[Dataset entries]

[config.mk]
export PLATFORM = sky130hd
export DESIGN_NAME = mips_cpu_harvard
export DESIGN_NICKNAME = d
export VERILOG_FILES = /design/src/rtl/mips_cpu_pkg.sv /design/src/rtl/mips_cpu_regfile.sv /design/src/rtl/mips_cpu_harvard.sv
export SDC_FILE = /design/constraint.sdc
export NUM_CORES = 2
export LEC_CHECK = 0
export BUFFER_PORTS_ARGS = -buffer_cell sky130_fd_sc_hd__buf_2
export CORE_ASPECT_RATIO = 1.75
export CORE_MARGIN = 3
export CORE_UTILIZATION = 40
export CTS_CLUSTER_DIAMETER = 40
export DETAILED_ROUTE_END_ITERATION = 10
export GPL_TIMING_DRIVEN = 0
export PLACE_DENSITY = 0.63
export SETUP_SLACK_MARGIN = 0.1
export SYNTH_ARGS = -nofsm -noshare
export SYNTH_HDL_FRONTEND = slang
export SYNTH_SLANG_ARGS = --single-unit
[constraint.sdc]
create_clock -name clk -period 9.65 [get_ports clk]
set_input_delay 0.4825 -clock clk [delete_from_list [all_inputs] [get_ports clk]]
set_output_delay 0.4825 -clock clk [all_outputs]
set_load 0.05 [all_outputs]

--

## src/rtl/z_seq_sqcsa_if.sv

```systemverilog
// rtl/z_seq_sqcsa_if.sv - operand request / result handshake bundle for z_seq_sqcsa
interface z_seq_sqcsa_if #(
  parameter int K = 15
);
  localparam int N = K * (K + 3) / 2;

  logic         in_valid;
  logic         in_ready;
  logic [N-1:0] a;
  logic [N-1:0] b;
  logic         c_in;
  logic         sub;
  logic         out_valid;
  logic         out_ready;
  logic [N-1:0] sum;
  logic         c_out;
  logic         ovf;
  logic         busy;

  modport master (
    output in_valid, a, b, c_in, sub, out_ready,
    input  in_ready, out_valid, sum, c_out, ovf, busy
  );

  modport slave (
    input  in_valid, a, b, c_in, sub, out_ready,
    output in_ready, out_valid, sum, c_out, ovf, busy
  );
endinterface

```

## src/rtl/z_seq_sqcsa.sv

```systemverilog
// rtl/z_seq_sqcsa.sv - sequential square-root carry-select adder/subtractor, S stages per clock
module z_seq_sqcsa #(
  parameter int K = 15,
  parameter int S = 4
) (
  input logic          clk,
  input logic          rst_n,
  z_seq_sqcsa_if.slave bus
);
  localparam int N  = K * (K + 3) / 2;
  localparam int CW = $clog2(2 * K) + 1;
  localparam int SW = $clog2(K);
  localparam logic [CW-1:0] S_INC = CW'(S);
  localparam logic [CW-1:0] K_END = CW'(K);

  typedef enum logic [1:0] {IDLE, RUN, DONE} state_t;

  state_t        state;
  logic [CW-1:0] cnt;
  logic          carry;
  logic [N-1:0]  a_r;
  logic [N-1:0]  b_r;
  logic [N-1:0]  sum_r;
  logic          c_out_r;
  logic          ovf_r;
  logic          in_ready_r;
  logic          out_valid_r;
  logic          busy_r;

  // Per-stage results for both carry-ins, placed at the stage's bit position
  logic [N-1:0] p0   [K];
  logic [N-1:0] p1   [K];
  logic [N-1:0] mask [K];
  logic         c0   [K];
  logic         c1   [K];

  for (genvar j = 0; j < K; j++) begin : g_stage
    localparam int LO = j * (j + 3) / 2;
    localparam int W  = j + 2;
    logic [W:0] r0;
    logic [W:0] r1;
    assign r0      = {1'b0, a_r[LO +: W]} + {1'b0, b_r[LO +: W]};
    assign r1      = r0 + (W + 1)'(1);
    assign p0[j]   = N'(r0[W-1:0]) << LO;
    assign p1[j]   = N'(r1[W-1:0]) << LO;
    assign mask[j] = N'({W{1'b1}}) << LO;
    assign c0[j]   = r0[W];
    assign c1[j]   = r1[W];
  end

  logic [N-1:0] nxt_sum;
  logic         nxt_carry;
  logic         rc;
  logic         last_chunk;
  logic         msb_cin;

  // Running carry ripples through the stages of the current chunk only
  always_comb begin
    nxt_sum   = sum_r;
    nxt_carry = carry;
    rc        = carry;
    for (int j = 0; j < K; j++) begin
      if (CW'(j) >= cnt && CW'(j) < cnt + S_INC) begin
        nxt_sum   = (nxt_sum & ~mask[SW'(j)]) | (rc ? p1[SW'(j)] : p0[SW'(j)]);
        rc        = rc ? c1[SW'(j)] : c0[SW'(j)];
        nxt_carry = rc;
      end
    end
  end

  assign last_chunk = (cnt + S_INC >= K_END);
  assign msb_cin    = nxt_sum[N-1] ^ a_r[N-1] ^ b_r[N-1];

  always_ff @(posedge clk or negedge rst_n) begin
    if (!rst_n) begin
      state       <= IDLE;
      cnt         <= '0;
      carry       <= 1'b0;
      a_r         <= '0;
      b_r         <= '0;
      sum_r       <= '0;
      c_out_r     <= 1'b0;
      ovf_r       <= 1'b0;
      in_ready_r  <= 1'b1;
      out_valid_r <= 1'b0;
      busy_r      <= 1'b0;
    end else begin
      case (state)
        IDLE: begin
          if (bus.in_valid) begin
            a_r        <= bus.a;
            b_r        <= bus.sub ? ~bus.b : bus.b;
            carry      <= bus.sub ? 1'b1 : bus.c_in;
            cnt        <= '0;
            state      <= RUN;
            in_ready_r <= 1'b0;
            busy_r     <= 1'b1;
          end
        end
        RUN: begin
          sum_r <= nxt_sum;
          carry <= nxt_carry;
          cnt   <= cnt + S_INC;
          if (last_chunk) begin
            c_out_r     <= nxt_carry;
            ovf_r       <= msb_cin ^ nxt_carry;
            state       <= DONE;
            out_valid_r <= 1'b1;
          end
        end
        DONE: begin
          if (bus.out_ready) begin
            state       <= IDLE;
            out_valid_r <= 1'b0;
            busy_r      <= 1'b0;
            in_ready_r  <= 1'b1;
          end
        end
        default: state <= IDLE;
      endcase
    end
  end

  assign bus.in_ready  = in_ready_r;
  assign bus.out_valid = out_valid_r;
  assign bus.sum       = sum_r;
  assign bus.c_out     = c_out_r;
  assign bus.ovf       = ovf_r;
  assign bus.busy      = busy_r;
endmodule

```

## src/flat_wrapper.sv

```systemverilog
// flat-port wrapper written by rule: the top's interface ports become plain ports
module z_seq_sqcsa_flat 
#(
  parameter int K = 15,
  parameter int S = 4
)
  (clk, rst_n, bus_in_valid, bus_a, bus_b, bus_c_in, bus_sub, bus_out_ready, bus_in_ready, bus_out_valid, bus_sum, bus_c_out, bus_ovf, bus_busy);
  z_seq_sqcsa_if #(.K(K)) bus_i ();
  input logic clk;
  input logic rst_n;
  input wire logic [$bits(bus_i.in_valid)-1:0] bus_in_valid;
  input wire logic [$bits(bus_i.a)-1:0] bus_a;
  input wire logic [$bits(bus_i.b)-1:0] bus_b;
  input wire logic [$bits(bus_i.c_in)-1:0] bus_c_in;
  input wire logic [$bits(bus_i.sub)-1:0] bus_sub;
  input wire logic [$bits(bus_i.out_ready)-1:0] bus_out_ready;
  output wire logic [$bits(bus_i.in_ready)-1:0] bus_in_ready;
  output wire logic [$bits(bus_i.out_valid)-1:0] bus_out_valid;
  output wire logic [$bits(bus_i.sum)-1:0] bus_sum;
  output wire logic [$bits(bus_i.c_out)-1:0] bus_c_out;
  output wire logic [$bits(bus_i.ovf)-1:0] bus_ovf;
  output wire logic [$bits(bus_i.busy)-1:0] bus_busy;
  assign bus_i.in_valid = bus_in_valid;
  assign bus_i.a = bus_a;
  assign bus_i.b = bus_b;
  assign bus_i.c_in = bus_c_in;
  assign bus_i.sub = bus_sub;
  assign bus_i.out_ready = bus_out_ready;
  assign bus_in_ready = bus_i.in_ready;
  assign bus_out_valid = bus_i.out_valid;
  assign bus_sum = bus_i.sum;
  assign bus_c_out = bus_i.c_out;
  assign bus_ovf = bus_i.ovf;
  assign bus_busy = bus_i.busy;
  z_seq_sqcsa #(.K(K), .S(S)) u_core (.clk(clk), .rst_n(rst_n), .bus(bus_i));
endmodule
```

...

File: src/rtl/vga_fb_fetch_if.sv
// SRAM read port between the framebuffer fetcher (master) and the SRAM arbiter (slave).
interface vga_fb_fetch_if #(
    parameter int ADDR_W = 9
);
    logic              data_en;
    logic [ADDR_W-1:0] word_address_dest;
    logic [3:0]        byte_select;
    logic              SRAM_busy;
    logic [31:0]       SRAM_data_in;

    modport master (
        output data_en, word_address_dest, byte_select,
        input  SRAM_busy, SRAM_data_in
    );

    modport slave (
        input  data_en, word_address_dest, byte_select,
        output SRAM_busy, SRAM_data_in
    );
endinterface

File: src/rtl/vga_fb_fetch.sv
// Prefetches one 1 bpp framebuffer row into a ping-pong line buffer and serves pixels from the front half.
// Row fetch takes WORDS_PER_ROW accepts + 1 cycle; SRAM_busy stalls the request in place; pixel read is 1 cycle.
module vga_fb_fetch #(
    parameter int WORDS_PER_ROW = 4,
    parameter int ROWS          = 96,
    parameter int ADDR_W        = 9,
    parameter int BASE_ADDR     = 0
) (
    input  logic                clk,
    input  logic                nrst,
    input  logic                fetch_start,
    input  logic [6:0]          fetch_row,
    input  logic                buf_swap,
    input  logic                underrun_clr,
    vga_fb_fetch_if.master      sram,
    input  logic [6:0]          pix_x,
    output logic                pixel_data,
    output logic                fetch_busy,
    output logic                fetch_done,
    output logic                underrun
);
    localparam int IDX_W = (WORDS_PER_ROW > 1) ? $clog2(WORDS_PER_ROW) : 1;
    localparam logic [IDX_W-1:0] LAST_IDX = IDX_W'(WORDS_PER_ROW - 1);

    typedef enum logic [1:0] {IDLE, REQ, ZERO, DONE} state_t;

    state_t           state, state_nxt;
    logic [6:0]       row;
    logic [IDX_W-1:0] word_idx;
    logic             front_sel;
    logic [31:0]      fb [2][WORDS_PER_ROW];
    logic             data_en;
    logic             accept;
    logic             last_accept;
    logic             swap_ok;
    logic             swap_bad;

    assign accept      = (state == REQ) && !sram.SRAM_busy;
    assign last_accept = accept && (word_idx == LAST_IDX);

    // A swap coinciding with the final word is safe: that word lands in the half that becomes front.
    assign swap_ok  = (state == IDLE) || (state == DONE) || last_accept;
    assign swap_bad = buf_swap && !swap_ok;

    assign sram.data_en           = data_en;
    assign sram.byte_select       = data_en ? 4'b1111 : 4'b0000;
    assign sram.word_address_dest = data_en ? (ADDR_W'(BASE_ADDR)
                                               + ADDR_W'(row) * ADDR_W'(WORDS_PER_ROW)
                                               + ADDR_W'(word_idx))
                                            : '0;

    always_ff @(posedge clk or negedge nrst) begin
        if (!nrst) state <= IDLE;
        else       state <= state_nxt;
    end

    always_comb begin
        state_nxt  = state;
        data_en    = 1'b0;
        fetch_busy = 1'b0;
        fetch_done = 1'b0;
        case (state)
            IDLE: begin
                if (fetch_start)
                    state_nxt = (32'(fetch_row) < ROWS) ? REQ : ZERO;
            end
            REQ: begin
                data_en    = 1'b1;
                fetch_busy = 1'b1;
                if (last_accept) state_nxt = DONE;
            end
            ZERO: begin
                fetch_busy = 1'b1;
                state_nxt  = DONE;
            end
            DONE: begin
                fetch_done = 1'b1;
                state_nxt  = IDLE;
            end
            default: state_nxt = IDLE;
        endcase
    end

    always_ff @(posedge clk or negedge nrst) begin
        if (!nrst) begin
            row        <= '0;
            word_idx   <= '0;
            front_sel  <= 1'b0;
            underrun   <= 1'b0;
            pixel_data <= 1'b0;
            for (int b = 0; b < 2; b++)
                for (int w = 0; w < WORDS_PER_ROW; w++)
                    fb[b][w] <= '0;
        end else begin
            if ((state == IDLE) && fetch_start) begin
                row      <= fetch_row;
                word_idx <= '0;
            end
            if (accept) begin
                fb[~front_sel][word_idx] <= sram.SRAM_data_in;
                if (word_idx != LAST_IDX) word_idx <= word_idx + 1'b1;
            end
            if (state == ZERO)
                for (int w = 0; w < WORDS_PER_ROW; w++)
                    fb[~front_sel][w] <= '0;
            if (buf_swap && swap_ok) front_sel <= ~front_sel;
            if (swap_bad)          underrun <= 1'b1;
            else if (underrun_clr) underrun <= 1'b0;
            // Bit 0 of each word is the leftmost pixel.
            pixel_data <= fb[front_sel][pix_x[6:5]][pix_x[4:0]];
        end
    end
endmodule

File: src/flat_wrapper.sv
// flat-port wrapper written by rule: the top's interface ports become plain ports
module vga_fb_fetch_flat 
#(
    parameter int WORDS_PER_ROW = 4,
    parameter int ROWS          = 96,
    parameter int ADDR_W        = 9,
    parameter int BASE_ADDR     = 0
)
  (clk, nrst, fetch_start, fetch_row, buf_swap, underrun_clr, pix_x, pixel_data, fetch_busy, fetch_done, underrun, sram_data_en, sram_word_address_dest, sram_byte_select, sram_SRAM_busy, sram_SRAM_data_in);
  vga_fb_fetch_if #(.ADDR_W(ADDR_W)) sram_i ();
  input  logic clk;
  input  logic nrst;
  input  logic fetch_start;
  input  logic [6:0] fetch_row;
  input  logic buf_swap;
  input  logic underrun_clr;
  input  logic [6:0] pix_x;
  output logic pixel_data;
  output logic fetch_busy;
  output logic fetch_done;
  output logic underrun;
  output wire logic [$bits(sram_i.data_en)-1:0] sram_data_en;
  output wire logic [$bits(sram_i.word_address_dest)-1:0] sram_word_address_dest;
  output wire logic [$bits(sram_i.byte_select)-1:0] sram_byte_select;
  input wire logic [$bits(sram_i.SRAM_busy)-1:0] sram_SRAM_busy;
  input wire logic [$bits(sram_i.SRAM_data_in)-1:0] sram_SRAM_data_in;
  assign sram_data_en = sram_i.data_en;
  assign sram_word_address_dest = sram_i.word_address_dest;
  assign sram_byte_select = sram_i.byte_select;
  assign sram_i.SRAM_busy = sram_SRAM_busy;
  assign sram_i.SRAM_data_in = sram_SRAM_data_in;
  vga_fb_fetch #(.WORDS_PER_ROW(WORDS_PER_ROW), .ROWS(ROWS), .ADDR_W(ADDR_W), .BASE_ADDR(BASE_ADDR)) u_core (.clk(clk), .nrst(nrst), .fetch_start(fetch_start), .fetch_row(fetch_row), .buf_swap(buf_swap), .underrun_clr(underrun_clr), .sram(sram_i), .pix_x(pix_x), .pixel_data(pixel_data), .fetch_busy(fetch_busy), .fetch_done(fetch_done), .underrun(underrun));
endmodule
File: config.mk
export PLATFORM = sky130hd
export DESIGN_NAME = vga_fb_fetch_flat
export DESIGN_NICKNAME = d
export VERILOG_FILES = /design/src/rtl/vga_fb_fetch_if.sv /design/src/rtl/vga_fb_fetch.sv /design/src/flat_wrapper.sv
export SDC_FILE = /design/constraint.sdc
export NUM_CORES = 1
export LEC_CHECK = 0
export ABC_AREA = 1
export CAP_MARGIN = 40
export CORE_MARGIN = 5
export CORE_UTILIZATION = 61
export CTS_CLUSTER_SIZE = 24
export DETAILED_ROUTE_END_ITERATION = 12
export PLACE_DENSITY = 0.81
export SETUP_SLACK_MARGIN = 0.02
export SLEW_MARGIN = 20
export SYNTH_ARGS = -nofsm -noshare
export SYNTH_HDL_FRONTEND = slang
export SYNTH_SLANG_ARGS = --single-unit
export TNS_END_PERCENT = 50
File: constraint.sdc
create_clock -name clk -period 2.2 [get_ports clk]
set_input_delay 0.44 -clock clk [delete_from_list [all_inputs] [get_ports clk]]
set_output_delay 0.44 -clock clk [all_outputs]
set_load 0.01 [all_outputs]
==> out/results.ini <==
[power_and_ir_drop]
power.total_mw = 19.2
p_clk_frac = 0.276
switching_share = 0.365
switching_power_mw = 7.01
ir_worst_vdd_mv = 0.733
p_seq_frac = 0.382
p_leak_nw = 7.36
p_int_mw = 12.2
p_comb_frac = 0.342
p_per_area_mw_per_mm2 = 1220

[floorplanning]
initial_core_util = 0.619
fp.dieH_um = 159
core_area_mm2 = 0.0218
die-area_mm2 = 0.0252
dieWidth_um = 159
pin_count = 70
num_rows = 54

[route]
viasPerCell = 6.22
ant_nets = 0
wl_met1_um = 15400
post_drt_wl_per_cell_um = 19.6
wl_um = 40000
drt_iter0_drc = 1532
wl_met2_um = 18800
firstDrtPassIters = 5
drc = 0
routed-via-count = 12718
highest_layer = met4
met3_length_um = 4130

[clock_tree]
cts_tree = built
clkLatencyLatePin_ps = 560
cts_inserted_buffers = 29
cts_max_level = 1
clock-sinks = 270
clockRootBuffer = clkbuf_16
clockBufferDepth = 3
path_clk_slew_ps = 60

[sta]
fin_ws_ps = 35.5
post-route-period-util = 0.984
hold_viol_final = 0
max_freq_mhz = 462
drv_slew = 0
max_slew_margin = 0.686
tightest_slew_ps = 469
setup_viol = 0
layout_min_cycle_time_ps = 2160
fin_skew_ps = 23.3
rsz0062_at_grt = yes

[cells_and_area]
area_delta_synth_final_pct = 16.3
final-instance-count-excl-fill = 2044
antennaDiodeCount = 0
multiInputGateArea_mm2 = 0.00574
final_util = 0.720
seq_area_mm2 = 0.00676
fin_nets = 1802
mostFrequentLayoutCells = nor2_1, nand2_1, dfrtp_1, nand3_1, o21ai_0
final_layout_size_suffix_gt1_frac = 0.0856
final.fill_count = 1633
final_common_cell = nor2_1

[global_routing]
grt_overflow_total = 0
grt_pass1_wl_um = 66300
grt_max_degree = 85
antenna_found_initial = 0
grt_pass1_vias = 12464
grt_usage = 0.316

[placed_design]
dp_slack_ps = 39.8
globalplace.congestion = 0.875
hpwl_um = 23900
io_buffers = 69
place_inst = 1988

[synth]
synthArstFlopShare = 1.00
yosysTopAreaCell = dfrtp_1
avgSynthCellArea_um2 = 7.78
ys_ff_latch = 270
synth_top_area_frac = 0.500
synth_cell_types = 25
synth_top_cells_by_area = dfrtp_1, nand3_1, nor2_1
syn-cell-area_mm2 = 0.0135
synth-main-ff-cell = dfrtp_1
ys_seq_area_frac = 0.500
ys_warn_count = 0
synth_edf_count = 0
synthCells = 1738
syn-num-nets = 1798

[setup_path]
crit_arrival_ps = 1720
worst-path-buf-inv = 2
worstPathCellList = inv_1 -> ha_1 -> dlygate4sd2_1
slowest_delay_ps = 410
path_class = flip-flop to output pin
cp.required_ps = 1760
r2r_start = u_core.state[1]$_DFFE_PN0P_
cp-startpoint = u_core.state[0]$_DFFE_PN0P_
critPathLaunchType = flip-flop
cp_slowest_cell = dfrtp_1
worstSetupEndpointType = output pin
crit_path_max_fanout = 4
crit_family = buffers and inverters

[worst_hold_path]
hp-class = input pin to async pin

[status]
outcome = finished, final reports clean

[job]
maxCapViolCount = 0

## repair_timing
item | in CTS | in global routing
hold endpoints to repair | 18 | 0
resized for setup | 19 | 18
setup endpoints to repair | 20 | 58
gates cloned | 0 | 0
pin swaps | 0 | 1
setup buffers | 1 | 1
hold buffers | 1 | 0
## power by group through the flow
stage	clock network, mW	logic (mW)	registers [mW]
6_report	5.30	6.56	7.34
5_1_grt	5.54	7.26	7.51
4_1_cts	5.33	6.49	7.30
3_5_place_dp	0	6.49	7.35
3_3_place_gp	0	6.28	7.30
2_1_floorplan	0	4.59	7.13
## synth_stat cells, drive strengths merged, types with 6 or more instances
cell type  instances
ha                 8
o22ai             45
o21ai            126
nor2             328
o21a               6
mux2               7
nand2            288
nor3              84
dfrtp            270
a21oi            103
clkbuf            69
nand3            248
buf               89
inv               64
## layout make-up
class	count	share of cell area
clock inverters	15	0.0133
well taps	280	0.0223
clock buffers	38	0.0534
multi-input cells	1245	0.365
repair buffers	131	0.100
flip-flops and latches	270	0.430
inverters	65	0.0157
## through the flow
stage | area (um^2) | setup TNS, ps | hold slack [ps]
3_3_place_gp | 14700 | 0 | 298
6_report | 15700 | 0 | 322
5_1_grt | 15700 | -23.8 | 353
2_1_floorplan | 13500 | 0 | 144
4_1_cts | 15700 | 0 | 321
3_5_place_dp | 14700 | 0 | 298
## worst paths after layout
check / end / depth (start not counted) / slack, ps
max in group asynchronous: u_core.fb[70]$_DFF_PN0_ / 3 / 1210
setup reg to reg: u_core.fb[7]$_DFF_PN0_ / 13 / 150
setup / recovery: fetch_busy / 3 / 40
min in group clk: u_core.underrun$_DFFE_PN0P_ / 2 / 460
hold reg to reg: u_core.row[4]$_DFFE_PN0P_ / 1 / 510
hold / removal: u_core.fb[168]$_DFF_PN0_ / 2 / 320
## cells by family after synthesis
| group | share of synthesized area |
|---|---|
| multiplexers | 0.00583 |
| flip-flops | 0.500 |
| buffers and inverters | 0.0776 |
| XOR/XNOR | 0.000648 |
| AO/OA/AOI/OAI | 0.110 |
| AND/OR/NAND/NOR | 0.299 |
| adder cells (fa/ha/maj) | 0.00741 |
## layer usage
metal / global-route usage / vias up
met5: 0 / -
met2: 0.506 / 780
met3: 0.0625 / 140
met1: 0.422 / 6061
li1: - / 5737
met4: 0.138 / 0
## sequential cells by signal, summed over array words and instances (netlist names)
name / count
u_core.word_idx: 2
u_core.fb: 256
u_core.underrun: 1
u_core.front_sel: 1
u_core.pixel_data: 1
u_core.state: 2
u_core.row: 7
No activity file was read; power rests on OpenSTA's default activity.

WORK REQUEST: One number should be returned: how many lines in the records contain the word "flip".

EXERCISE ANSWER: 4